▸ **TASK BRIEF**
From the line below that contains "clock inverters | 3 | 46.29" to the line that contains "met4 | 0 | 0.2054 | 1612 | 0.088", repeat every line exactly, both ends included, and nothing else.
==== DATA TO EXAMINE
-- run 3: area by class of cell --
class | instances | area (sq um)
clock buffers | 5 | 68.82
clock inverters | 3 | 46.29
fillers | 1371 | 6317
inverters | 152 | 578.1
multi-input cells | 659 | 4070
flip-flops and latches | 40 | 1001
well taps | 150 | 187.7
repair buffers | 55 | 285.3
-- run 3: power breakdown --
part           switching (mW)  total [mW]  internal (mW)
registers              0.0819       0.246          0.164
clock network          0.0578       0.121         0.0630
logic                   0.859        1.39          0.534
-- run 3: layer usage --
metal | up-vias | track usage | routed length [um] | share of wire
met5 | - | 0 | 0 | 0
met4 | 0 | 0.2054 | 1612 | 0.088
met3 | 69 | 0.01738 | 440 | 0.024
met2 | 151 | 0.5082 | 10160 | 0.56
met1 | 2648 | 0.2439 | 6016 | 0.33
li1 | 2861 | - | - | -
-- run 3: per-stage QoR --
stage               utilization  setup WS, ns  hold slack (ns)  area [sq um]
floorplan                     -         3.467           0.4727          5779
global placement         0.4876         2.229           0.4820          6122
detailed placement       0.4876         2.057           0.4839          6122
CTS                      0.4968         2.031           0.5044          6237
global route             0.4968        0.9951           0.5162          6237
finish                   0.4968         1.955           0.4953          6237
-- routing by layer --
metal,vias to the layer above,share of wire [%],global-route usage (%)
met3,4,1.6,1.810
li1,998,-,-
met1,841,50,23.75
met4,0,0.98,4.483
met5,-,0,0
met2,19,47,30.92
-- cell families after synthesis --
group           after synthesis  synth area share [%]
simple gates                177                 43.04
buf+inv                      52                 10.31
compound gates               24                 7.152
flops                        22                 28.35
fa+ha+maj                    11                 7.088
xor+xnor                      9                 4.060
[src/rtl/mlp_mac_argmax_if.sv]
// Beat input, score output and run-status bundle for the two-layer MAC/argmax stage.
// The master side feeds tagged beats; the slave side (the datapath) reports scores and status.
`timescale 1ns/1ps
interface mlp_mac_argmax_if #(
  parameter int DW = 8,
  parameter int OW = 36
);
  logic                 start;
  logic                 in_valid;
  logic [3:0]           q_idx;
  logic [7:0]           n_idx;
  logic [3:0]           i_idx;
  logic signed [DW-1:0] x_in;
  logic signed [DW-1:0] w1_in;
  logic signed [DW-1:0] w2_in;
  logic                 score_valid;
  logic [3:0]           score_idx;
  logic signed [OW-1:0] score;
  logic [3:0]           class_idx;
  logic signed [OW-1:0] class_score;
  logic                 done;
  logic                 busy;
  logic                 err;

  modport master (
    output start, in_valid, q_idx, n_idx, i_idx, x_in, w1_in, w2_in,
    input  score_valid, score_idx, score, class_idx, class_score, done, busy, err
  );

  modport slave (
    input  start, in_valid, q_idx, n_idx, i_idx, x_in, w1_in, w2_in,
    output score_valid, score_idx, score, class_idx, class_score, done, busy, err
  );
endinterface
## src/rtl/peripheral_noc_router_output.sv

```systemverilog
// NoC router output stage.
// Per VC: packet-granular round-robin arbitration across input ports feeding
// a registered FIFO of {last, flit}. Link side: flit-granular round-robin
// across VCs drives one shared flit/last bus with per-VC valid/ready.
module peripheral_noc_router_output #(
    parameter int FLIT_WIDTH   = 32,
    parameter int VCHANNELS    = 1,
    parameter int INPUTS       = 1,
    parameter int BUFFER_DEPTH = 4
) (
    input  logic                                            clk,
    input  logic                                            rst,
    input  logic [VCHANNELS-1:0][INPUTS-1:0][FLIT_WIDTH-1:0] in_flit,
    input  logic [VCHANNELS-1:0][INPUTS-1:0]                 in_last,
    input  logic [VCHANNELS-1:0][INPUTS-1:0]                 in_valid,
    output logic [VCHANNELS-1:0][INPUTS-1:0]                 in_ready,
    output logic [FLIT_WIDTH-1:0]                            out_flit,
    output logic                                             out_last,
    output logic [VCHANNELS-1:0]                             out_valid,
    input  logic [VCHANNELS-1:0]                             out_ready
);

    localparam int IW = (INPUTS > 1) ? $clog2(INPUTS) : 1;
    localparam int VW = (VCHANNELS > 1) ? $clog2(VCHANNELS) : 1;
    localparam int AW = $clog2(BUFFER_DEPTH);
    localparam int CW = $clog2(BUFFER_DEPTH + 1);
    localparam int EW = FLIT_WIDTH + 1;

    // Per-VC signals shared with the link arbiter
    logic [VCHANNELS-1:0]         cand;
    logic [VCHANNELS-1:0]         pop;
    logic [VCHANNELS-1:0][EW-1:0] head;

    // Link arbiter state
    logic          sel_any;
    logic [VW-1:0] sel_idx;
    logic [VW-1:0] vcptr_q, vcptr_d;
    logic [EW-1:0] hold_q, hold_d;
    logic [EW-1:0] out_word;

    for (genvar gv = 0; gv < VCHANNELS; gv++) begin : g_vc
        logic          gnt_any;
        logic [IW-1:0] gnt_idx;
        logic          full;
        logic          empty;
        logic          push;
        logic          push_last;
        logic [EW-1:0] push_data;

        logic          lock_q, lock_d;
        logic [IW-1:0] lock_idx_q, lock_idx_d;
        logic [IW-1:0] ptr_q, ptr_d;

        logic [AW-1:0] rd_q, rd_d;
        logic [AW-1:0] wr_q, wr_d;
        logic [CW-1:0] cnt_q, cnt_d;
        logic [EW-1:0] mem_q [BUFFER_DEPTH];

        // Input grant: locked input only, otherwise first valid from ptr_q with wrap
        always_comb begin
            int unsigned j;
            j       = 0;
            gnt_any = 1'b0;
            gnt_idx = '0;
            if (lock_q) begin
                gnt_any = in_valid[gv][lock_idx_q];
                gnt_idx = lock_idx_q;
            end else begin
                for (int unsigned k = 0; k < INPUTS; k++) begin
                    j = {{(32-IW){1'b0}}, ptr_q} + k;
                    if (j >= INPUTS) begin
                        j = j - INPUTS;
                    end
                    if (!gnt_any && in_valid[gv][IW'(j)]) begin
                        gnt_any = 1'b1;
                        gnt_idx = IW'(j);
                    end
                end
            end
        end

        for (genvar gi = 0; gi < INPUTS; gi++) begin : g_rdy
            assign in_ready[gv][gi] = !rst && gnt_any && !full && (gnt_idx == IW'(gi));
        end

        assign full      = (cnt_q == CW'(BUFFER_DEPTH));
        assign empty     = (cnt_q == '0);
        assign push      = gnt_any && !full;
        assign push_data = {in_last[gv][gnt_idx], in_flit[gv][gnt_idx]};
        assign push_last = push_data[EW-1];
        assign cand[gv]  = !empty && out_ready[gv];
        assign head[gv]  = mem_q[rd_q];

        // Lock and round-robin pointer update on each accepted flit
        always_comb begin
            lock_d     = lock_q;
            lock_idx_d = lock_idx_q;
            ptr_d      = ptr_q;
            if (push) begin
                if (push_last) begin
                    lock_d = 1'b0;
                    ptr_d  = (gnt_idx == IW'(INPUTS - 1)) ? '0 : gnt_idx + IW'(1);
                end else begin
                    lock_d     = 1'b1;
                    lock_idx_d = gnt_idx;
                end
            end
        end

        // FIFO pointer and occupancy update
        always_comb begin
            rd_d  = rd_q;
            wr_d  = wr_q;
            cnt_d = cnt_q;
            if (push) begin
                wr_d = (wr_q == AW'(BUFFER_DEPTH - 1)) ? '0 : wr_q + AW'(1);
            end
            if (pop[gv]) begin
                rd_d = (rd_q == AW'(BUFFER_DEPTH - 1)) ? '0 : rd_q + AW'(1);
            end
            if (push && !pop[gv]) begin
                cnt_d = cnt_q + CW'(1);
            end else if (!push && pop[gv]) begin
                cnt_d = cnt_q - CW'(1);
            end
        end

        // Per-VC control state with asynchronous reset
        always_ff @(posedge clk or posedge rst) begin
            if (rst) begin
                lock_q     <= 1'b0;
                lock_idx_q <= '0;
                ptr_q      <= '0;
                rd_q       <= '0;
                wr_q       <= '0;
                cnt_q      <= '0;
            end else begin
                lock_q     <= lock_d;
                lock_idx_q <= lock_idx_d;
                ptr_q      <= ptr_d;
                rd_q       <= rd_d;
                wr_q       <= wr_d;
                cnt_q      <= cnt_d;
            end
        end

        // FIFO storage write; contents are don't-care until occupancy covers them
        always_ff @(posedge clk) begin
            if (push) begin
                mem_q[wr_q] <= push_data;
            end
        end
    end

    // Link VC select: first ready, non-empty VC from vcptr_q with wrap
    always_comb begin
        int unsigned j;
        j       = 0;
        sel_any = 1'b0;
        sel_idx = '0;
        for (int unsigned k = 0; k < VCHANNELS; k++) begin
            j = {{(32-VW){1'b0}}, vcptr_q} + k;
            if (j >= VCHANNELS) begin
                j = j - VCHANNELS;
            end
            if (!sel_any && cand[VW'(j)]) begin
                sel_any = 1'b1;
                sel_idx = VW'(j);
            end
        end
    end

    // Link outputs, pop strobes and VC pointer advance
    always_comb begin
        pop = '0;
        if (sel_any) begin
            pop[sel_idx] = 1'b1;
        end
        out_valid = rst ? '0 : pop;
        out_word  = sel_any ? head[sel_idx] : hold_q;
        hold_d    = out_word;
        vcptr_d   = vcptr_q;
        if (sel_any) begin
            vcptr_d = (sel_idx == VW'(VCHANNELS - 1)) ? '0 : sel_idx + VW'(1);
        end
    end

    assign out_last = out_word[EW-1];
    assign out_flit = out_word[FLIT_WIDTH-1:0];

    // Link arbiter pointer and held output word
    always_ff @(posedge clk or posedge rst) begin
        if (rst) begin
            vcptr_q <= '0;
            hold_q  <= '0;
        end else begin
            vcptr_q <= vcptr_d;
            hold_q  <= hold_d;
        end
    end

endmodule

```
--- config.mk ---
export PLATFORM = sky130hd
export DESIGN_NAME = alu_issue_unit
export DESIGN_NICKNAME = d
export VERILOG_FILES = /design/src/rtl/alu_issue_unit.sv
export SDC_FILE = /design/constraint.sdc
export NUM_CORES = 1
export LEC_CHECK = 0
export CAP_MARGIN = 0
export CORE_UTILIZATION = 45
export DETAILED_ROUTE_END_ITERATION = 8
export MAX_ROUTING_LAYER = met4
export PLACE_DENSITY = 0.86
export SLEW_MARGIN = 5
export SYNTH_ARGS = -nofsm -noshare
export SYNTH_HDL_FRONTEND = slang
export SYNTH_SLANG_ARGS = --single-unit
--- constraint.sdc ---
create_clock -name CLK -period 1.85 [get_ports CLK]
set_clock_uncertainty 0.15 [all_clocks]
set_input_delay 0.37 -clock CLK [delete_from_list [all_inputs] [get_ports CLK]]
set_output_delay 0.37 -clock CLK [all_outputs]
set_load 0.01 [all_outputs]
========
▸ **WRITTEN ANSWER**
clock inverters | 3 | 46.29
fillers | 1371 | 6317
inverters | 152 | 578.1
multi-input cells | 659 | 4070
flip-flops and latches | 40 | 1001
well taps | 150 | 187.7
repair buffers | 55 | 285.3
-- run 3: power breakdown --
part           switching (mW)  total [mW]  internal (mW)
registers              0.0819       0.246          0.164
clock network          0.0578       0.121         0.0630
logic                   0.859        1.39          0.534
-- run 3: layer usage --
metal | up-vias | track usage | routed length [um] | share of wire
met5 | - | 0 | 0 | 0
met4 | 0 | 0.2054 | 1612 | 0.088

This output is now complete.